- Pageton Location within the state of West Virginia
- Coordinates: 37°20′57″N 81°27′55″W﻿ / ﻿37.34917°N 81.46528°W
- Country: United States
- State: West Virginia
- County: McDowell

Area
- • Total: 1.225 sq mi (3.17 km^{2})
- • Land: 1.201 sq mi (3.11 km^{2})
- • Water: 0.024 sq mi (0.062 km^{2})

Population (2020)
- • Total: 174
- • Density: 145/sq mi (55.9/km^{2})
- Time zone: UTC-5 (Eastern (EST))
- • Summer (DST): UTC-4 (EDT)
- ZIP codes: 24871

= Pageton, West Virginia =

Pageton is a census-designated place (CDP) in McDowell County, West Virginia, United States. As of the 2020 census, its population was 174 (down from 187 at the 2010 census). Pageton is located on the Tug Fork Branch of the Norfolk and Western Railway, along the Pocahontas seam of rich bituminous coal.
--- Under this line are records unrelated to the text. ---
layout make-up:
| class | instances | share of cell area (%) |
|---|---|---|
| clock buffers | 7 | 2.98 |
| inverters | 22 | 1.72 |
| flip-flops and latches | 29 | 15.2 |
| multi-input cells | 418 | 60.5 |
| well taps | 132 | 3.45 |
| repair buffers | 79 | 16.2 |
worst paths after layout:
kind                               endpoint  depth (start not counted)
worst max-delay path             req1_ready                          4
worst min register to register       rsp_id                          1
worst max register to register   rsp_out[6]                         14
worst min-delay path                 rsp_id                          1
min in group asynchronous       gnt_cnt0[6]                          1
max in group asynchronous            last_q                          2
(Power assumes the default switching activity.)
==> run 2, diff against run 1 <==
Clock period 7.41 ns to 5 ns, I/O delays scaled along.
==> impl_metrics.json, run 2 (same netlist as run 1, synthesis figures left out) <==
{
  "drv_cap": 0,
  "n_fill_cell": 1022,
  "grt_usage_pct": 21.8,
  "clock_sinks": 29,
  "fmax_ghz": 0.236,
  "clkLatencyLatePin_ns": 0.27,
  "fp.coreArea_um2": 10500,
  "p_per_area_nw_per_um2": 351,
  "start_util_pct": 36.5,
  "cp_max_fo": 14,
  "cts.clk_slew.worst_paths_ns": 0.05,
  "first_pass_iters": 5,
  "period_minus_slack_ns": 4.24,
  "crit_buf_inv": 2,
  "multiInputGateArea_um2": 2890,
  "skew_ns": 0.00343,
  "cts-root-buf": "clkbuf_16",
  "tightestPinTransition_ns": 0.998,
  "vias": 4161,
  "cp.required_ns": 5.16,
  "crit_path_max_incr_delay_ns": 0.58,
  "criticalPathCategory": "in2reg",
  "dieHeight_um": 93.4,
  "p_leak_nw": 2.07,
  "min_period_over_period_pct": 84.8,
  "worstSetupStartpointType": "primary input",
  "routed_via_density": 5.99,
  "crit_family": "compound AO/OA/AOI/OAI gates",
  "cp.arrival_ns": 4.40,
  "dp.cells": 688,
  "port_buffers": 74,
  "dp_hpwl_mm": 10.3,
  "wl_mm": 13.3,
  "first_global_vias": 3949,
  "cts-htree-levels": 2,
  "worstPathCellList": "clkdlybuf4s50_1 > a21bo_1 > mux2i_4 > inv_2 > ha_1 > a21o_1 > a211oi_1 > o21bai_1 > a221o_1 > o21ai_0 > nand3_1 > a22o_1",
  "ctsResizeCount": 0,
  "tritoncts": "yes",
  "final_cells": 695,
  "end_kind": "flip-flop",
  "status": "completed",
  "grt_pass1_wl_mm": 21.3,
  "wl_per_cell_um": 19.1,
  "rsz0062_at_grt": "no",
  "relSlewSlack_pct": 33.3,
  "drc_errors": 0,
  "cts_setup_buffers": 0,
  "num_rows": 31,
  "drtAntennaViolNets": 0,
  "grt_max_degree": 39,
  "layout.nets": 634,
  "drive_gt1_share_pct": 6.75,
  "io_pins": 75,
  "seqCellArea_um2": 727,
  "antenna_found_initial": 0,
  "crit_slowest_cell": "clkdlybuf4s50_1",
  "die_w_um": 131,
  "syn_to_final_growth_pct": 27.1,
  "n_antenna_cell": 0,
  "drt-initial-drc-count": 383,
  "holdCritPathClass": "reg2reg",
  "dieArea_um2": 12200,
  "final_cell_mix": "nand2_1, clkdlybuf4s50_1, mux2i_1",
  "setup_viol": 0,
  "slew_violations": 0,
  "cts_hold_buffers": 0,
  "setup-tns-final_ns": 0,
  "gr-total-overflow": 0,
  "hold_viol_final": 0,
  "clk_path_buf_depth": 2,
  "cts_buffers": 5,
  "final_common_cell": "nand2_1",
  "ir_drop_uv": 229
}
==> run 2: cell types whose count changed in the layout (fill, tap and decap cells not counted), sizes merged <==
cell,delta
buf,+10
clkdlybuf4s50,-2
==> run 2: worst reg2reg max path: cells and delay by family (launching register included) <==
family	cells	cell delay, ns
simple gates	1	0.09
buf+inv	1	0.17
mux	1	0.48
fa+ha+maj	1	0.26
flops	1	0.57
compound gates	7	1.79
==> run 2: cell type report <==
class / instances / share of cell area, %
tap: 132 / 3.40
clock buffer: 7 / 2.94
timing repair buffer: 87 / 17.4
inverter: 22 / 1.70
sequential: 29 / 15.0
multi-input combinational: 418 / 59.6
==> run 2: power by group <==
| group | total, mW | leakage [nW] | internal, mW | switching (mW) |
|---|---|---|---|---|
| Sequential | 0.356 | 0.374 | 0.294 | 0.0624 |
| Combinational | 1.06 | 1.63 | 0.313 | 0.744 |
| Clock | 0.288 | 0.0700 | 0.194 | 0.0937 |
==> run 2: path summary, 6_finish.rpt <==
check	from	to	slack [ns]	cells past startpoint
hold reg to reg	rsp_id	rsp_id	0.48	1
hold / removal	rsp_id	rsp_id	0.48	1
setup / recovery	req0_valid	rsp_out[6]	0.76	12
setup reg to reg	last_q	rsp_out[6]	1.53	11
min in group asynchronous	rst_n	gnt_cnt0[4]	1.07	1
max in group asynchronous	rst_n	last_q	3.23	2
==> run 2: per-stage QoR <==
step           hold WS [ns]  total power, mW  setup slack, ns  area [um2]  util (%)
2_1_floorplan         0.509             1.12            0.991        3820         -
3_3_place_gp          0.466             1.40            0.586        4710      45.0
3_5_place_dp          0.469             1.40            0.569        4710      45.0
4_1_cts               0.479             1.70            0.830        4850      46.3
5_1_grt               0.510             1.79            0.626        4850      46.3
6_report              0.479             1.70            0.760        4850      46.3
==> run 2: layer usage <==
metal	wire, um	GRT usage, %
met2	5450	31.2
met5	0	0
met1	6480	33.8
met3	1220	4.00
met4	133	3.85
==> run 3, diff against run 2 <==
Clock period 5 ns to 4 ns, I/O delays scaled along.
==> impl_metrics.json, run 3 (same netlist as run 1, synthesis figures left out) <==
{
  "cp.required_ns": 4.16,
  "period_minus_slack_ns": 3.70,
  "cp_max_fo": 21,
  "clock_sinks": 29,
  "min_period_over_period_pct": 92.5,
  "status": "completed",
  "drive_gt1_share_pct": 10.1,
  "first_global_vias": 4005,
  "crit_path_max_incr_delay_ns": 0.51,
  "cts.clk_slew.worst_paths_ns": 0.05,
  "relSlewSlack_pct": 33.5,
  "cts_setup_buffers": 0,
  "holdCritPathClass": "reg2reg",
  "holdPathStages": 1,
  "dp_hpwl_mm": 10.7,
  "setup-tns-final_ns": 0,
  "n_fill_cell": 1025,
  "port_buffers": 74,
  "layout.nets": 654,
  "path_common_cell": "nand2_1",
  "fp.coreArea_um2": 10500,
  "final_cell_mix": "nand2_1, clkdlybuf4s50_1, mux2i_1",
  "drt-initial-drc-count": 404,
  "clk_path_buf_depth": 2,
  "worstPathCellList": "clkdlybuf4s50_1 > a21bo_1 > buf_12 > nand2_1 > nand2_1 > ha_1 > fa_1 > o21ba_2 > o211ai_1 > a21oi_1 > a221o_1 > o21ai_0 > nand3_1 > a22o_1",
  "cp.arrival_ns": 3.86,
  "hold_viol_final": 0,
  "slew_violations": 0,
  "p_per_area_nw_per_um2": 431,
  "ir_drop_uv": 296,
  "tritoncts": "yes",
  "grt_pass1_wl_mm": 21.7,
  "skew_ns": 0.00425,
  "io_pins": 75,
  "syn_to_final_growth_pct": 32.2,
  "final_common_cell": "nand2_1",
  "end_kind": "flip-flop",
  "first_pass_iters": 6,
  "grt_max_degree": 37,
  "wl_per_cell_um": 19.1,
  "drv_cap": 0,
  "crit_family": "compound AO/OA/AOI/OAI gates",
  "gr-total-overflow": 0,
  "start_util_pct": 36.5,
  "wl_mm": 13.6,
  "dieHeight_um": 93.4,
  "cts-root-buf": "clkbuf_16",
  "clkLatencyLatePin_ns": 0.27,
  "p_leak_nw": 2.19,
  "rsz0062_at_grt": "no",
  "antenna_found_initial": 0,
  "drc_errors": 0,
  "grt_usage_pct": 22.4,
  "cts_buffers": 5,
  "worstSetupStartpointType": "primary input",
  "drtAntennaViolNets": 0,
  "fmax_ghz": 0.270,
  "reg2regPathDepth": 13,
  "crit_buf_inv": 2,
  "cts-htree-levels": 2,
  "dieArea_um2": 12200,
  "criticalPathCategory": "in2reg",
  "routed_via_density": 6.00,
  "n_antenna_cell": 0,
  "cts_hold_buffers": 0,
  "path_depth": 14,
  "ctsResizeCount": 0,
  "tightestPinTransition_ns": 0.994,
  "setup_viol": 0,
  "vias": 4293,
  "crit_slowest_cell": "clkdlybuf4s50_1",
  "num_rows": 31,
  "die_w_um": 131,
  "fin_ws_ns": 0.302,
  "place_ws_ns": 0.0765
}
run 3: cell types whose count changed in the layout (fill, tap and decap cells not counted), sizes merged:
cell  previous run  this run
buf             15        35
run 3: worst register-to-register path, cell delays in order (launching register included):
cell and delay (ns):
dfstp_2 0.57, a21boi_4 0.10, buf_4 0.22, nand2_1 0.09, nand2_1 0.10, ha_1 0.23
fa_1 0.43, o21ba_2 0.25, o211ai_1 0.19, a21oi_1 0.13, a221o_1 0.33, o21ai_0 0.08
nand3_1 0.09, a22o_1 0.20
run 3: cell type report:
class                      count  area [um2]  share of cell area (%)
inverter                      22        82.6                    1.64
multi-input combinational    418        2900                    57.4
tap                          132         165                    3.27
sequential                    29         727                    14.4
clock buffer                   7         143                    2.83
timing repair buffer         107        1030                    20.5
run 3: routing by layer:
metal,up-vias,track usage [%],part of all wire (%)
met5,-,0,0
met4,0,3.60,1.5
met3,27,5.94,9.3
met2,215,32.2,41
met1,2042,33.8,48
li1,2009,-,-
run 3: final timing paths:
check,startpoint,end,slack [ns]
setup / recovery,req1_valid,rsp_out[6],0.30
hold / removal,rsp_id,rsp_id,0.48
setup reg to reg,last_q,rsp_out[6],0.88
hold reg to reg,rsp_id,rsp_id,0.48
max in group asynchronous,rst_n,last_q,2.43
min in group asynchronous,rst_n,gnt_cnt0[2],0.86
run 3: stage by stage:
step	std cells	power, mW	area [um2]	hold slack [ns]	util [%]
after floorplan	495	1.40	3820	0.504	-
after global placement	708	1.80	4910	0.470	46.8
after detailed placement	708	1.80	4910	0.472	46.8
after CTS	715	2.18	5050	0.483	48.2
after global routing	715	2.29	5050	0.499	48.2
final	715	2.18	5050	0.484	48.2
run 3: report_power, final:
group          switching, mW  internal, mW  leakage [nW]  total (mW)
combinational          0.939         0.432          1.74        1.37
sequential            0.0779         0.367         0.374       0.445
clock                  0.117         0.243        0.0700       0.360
Pageton is located on State Route 161 between Thorpe and Anawalt.

==History==
Pageton was named after Louis R. Page, a colliery official.

==Legacy==
Although coal mining activity ended long ago, the Page Coal and Coke Company Store at Pageton survives, and is listed on the National Register of Historic Places.